Eric Saeger
Okay, stop thinking about whatever you’re thinking about and think about Genesis and all the memories you associate with them. “Follow You Follow Me” playing softly in the background while the dentist peers evilly at your sleeping tooth roots. The GMC commercial with the seminal 80s synth line from “Turn It On Again” accentuating the sheer power you could experience behind the wheel of a big fat gas-gargling brick-wall-smashing mega-truck. All the times you rode in an elevator with “Throwing It All Away” burbling overhead and your brain idly pondering why no one on earth has ever seen Phil Collins and Popeye in the same room.

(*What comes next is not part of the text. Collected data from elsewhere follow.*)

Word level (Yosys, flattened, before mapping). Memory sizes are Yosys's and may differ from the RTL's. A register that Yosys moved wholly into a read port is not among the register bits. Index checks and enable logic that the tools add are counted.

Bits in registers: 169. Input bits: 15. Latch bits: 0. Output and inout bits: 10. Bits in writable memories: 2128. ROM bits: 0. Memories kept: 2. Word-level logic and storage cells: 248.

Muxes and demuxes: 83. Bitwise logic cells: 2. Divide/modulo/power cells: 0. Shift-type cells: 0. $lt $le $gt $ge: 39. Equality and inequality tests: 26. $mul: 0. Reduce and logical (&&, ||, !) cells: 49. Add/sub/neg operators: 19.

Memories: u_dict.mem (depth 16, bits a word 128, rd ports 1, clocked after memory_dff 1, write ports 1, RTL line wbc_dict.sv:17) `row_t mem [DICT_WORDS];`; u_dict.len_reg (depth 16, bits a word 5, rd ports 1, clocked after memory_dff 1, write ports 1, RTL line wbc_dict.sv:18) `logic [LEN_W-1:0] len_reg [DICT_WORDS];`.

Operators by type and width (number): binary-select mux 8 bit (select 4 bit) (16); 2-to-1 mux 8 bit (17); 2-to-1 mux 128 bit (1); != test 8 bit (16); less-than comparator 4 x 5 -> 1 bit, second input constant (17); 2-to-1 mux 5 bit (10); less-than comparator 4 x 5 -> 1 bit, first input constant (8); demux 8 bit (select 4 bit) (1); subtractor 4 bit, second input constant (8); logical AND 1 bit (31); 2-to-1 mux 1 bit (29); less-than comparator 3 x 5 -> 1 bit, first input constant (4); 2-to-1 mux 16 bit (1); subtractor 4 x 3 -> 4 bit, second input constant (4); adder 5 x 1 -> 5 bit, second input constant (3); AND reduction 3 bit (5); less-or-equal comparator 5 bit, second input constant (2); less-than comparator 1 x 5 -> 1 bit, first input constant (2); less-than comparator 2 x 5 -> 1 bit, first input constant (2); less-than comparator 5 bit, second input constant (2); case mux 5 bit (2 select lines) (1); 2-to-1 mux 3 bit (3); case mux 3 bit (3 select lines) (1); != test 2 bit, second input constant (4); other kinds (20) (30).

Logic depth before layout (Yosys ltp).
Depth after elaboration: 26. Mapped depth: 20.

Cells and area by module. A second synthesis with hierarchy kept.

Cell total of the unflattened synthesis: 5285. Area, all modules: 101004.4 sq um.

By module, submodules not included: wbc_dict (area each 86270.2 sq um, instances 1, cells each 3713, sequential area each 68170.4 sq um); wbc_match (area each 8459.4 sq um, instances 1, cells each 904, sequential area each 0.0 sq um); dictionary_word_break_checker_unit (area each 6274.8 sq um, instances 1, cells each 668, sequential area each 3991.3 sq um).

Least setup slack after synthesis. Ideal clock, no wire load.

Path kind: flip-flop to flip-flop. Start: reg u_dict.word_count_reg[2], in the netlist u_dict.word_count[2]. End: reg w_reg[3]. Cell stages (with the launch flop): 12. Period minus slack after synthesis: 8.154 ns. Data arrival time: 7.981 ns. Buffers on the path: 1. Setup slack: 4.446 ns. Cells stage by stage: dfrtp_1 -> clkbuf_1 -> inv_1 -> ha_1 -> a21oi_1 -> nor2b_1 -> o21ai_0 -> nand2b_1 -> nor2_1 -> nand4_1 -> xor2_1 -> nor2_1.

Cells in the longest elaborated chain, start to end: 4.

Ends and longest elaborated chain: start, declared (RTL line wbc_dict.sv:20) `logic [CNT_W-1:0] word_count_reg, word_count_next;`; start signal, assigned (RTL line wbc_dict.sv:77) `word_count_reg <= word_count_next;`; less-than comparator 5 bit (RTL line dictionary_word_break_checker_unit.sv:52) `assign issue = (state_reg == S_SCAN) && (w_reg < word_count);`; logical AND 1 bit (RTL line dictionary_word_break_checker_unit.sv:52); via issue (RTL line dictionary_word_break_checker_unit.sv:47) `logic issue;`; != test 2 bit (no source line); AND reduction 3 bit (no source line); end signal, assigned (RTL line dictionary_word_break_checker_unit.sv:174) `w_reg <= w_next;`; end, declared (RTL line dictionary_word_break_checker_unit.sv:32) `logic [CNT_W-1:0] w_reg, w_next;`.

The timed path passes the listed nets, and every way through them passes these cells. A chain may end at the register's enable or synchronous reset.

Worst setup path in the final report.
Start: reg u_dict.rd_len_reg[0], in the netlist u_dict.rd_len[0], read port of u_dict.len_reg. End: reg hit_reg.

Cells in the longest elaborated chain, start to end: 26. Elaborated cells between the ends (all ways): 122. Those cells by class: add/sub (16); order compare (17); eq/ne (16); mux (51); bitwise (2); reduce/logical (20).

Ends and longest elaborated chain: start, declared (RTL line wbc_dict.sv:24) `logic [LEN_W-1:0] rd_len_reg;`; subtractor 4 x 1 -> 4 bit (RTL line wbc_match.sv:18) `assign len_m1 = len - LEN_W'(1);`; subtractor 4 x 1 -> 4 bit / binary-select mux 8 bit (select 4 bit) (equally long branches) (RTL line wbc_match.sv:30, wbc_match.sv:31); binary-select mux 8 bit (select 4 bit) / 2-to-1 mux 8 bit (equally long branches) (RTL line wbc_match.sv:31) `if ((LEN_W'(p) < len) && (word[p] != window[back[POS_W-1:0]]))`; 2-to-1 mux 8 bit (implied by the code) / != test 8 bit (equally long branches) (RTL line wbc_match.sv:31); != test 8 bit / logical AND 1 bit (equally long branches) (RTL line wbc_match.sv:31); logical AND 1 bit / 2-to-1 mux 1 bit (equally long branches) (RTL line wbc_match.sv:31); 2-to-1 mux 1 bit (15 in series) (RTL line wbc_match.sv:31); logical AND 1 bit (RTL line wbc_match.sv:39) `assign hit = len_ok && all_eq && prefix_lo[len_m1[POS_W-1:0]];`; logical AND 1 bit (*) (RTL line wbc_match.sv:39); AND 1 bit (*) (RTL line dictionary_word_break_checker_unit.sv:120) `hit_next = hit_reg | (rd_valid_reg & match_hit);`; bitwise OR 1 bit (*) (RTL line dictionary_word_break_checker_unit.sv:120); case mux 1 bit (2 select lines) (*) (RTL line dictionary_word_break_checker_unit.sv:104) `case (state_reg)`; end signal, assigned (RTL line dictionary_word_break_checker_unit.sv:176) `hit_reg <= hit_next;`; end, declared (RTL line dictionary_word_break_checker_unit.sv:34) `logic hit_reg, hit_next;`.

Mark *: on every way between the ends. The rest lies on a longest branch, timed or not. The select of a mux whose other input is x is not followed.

To Americans, Genesis is part of the fossil record of Top 40s past, but the limeys, the French surrender-monkeys, those fish-belly-pale Finns, they’re all still into that band, man. The stage setup Genesis deployed during this year’s European tour is bigger than the Batman ride at Six Flags, and there’s a DVD here to prove it. What’s disarming about the CD experience – live cuts taken from around a dozen different tour stops – is, actually, how pleasant and invigorating it is. The songs are favorite old shoes to these guys, who infuse them with very little instrumental shock-and-awe, thus creating a deeply comforting vibe that you finally notice about a third of the way through. Unrushed sounds hang in the air, bespeaking high class without snobbery, Englishness without the unpalatable staleness common to English arena-pop bands who’ll never grace a glossy magazine page not in Kerrang.
You know who could be the next Genesis is the band Particle, but they’ve got a few elevator classics to cook up first. Just FYI.